DATASET
::::::::::

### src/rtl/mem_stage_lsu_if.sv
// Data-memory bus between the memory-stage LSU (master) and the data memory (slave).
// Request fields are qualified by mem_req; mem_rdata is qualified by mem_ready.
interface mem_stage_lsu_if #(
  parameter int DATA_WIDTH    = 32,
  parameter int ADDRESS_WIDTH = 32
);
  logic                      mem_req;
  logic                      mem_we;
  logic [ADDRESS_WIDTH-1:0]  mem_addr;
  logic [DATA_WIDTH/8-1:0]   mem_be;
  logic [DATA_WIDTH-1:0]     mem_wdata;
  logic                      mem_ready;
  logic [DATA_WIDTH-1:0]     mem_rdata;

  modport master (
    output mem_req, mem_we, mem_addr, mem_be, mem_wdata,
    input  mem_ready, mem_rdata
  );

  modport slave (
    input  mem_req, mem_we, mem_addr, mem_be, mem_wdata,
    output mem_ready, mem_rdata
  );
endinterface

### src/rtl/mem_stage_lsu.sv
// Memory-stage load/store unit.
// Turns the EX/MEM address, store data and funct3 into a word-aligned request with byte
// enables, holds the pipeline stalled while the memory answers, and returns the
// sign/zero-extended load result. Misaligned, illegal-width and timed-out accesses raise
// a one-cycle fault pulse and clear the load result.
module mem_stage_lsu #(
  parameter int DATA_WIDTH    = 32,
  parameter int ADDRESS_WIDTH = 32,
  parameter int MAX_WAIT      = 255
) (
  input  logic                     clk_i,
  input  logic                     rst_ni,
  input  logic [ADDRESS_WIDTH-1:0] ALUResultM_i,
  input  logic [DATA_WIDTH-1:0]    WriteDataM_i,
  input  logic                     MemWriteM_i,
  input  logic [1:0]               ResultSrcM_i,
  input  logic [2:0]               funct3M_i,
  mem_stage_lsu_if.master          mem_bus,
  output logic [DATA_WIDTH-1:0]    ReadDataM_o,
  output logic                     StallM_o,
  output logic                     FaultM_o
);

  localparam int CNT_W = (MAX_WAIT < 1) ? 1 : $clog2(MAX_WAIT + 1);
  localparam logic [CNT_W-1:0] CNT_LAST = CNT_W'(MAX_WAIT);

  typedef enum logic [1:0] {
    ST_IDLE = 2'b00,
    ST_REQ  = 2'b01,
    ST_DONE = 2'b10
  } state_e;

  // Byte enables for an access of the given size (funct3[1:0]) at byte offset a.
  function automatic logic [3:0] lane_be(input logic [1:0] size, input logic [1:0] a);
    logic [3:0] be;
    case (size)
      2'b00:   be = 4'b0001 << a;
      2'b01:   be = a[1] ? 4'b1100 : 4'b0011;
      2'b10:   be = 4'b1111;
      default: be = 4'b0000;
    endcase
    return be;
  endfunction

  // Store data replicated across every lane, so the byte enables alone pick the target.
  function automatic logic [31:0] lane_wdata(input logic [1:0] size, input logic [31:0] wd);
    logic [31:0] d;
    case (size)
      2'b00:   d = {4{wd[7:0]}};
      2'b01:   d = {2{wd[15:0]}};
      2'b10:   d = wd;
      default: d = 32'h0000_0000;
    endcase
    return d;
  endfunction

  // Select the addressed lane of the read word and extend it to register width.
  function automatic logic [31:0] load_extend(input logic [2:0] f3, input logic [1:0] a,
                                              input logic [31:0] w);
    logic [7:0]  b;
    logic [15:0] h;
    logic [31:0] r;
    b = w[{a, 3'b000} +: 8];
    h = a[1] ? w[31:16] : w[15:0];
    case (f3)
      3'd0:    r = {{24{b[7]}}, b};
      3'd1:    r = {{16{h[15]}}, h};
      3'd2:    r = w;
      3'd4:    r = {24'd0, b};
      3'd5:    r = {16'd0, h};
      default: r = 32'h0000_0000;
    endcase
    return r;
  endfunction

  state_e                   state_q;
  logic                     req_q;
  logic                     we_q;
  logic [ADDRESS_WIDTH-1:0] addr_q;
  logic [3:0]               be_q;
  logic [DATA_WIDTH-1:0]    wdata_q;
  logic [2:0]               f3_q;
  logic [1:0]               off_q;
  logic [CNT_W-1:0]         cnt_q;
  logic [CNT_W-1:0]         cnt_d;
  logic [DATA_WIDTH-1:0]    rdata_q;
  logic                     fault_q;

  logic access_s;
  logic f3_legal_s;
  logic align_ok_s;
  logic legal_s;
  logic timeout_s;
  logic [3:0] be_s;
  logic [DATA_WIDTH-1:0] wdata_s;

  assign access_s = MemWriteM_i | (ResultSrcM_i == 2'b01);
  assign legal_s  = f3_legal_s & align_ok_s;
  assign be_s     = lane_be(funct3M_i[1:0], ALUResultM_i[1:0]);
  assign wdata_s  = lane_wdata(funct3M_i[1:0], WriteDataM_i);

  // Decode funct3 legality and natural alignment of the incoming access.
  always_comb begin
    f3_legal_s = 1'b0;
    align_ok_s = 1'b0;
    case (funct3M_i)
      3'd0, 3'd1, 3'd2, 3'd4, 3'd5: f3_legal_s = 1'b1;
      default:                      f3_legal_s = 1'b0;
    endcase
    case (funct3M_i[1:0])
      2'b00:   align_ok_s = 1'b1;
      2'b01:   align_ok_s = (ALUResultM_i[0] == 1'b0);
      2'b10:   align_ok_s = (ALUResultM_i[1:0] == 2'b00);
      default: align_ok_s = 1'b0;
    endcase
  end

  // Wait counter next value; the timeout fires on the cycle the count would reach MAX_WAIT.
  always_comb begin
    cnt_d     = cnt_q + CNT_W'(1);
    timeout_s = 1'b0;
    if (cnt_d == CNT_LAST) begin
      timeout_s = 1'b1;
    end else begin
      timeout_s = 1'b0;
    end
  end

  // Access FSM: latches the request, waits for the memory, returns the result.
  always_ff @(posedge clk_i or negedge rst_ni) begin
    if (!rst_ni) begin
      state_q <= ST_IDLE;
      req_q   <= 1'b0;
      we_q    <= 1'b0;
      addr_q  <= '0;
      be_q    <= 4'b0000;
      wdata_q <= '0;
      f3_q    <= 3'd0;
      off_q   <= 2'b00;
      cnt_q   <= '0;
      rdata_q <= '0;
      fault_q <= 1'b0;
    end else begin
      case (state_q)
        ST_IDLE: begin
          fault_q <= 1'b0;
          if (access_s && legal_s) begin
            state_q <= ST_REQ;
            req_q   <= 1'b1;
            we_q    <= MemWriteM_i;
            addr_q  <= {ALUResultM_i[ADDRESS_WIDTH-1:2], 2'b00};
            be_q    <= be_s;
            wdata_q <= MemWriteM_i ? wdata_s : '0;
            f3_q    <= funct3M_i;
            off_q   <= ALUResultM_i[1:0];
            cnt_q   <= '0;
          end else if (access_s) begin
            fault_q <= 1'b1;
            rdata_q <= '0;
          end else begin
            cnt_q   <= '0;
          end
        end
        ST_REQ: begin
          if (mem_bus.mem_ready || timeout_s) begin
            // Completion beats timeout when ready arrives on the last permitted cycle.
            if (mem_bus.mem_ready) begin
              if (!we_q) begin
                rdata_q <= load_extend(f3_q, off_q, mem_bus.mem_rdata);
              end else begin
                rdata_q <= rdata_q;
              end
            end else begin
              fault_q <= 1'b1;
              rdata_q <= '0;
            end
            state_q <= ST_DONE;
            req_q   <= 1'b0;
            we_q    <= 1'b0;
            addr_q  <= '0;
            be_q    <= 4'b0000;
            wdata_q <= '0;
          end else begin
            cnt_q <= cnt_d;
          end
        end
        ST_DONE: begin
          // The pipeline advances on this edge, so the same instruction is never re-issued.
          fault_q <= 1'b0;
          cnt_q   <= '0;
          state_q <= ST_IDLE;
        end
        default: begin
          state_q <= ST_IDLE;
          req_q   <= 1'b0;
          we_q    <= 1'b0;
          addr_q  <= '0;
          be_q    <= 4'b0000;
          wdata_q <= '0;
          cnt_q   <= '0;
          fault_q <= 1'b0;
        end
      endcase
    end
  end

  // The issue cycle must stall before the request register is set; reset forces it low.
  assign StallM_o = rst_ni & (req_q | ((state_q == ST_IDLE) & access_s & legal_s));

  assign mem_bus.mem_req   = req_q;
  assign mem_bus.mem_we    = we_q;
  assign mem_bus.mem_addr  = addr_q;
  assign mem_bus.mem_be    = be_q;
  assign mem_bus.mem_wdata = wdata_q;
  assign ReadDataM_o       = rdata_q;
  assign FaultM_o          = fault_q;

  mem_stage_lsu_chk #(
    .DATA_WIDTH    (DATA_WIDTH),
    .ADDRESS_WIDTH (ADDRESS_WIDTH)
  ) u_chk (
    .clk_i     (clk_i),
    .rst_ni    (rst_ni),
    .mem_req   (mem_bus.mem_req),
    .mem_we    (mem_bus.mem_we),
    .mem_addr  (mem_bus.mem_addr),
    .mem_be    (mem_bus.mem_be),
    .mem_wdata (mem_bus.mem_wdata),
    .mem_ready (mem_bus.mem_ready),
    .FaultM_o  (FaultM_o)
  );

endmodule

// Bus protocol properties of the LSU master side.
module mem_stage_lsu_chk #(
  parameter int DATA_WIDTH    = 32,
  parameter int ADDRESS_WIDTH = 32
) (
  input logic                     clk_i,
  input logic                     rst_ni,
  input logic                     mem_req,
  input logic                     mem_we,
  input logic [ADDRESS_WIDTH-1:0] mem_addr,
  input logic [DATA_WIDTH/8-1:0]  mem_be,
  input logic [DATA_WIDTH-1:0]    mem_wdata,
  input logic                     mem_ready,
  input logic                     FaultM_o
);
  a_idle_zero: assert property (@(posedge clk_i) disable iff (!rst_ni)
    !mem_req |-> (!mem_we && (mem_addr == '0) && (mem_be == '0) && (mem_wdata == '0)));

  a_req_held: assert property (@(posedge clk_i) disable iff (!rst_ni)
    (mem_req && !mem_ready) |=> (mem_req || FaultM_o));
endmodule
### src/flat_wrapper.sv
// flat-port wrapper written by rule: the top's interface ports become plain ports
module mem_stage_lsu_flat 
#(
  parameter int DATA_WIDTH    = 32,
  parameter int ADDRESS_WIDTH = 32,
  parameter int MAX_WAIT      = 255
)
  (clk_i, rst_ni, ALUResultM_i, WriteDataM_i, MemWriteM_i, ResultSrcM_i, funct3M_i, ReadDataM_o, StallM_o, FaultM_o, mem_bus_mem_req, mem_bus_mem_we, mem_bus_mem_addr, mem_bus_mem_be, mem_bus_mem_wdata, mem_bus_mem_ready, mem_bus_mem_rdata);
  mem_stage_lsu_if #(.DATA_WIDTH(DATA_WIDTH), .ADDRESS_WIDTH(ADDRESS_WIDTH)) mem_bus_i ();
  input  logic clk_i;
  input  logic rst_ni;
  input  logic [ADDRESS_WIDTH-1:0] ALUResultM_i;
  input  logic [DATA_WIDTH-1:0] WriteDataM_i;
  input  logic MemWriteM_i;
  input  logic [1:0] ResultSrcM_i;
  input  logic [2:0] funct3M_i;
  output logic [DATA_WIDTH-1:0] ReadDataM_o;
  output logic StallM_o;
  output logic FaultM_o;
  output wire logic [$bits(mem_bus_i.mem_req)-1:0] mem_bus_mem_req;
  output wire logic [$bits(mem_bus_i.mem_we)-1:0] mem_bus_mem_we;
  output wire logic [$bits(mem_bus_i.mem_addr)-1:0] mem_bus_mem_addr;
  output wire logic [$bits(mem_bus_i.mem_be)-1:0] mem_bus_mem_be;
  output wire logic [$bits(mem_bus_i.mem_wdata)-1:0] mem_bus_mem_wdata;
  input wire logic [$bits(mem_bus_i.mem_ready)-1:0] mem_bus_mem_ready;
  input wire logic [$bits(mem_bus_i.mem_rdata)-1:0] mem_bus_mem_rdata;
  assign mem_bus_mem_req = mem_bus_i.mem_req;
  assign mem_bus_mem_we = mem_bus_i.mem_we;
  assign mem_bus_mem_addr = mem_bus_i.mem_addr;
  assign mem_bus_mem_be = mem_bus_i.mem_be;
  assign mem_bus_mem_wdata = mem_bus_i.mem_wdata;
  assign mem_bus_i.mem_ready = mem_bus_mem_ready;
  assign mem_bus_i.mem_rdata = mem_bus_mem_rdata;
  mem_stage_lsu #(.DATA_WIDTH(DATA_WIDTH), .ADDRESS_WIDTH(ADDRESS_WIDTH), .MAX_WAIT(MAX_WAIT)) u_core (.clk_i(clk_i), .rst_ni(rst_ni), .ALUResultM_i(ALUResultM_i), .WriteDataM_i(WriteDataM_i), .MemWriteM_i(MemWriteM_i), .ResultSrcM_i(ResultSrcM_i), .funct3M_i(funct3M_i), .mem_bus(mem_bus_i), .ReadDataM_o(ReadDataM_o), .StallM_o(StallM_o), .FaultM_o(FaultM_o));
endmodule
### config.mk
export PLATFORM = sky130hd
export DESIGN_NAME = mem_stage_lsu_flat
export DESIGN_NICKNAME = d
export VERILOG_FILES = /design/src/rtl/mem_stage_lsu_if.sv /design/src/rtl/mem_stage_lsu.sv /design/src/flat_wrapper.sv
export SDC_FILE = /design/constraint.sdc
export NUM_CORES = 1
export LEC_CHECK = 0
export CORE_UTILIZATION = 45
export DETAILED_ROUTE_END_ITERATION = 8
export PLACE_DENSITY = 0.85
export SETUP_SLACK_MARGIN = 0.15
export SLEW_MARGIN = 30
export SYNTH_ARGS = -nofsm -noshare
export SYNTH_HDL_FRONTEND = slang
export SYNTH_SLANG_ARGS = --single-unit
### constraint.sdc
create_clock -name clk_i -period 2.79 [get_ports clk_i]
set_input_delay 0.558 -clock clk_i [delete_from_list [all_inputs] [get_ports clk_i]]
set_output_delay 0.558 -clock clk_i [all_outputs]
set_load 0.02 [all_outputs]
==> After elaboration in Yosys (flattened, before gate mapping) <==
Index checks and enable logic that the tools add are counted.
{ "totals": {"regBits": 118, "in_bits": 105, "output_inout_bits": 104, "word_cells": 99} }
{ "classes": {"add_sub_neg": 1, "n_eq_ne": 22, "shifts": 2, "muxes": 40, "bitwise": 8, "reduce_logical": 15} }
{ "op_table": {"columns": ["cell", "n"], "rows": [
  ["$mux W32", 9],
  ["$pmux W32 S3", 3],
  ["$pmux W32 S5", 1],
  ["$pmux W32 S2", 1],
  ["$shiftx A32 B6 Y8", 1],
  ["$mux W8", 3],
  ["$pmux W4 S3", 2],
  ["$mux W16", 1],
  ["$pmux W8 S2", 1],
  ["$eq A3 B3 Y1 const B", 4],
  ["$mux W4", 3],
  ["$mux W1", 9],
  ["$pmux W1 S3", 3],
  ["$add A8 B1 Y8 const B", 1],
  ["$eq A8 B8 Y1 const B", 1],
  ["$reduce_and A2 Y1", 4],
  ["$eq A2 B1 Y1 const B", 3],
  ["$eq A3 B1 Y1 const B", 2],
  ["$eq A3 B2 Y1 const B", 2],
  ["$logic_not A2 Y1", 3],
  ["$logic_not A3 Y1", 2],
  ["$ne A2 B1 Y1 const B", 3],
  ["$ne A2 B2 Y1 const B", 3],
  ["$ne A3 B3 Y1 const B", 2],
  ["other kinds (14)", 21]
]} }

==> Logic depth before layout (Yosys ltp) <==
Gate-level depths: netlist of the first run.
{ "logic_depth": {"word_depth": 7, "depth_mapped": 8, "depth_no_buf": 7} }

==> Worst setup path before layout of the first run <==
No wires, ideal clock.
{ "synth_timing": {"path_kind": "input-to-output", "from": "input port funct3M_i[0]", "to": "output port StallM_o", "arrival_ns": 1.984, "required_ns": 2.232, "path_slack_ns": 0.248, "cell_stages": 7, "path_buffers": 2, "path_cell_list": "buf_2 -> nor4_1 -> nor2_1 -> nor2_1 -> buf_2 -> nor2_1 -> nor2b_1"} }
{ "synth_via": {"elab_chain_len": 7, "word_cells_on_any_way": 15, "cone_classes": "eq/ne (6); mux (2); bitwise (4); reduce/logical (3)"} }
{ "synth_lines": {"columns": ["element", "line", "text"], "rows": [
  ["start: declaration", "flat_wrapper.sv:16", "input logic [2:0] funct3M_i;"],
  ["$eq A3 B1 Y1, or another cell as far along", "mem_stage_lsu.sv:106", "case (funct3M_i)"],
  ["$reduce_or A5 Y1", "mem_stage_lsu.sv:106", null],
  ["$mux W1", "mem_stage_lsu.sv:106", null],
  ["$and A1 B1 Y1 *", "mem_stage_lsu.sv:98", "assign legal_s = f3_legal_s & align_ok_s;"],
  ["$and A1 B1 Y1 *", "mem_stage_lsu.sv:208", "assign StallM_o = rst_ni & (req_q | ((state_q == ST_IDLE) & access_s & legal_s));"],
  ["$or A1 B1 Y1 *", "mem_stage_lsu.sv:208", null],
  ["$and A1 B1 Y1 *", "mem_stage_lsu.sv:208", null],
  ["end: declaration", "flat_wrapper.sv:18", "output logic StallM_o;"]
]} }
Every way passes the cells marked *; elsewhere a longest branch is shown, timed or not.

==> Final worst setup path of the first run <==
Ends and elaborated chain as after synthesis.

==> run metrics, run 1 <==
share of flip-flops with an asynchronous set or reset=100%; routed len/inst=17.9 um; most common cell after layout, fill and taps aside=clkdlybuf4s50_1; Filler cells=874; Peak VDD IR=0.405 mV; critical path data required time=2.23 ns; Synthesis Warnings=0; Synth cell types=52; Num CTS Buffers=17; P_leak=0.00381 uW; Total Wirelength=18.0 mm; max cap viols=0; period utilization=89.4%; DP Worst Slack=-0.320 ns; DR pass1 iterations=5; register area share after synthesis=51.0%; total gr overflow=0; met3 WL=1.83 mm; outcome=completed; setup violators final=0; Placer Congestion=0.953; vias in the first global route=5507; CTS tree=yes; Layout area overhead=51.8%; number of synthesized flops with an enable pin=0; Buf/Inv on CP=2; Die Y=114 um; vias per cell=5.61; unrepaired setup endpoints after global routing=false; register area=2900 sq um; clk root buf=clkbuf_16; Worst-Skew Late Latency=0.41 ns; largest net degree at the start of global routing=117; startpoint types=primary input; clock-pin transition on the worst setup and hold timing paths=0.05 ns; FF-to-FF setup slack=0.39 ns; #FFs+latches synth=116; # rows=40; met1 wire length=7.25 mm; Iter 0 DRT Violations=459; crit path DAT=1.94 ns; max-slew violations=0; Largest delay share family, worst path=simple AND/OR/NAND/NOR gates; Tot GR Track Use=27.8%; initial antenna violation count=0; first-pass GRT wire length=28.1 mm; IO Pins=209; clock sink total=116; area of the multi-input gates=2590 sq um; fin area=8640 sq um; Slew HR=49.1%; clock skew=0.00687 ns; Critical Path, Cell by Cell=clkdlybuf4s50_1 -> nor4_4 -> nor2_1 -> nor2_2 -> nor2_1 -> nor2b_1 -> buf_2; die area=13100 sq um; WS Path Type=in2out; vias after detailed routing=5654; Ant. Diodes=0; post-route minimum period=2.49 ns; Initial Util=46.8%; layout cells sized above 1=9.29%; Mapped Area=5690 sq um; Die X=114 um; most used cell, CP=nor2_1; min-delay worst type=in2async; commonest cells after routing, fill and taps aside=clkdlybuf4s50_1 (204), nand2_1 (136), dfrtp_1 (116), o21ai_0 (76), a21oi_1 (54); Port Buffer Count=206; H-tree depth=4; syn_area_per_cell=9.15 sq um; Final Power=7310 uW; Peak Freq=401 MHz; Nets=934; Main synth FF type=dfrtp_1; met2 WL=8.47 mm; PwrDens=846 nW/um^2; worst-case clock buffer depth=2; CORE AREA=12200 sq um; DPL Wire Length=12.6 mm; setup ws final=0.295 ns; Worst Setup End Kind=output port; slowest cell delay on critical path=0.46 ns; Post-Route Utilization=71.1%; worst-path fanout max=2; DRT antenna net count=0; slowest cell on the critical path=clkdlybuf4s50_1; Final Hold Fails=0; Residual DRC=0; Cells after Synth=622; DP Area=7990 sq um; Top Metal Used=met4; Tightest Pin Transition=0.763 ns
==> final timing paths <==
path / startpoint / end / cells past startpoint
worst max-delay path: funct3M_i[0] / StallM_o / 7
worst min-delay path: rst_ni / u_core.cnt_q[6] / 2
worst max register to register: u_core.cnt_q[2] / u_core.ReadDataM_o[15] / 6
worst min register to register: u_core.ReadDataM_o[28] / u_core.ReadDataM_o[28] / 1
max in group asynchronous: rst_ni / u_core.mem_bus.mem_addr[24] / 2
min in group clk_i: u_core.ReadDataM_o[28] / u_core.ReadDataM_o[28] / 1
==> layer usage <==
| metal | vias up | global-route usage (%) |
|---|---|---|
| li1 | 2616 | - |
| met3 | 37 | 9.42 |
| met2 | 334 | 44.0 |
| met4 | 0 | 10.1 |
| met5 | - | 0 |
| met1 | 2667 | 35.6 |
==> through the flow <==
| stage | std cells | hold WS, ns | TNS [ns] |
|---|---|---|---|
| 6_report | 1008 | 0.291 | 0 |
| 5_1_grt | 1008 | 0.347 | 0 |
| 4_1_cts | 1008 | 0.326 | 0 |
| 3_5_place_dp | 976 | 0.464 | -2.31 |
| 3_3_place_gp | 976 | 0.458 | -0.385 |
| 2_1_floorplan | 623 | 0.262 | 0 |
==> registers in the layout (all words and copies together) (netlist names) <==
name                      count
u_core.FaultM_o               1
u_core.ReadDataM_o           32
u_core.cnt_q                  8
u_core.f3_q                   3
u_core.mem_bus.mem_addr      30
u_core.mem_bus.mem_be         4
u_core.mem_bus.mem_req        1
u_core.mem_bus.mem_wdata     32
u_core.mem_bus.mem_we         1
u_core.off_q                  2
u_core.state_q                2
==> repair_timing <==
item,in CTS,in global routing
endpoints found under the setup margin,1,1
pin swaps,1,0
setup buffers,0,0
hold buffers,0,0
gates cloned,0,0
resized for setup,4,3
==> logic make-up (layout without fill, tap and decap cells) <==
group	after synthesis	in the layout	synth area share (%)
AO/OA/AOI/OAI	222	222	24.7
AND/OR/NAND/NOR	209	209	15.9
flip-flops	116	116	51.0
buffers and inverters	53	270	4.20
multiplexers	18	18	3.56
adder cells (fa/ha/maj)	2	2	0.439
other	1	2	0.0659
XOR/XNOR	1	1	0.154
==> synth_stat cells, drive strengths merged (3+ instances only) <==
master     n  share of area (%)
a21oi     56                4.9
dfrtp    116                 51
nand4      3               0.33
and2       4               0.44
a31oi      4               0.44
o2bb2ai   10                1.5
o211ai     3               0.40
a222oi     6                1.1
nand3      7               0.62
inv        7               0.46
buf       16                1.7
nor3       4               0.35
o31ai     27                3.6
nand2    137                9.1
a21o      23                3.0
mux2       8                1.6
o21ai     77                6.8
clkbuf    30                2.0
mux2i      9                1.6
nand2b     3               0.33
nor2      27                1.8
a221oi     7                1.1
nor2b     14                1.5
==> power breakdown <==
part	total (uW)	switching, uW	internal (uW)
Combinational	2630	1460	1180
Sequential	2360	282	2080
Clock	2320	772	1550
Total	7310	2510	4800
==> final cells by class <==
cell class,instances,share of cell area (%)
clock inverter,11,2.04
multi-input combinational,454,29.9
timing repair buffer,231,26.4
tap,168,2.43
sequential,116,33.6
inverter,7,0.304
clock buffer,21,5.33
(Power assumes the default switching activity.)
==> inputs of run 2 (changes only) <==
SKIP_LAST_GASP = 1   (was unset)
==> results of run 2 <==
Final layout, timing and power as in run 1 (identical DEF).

::::::::::

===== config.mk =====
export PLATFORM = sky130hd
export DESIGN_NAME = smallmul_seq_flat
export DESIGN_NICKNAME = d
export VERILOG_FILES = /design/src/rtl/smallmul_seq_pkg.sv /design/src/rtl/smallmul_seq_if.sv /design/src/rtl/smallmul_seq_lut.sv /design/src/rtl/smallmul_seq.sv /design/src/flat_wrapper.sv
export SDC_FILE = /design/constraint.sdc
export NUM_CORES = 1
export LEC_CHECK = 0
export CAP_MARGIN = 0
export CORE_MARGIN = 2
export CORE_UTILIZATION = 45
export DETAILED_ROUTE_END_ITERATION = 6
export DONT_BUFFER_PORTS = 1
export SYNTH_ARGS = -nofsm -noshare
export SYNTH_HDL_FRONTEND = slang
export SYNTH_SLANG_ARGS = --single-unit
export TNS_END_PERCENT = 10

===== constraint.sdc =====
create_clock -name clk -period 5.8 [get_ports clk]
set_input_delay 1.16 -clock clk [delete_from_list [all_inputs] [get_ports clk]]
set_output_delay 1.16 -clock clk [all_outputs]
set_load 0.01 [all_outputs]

::::::::::

ABOUT THIS TASK
Scan the data above for the word "cycle". Copy every line in which it is found.

ANSWER FOR THE TASK
// a one-cycle fault pulse and clear the load result.
  // Wait counter next value; the timeout fires on the cycle the count would reach MAX_WAIT.
            // Completion beats timeout when ready arrives on the last permitted cycle.
  // The issue cycle must stall before the request register is set; reset forces it low.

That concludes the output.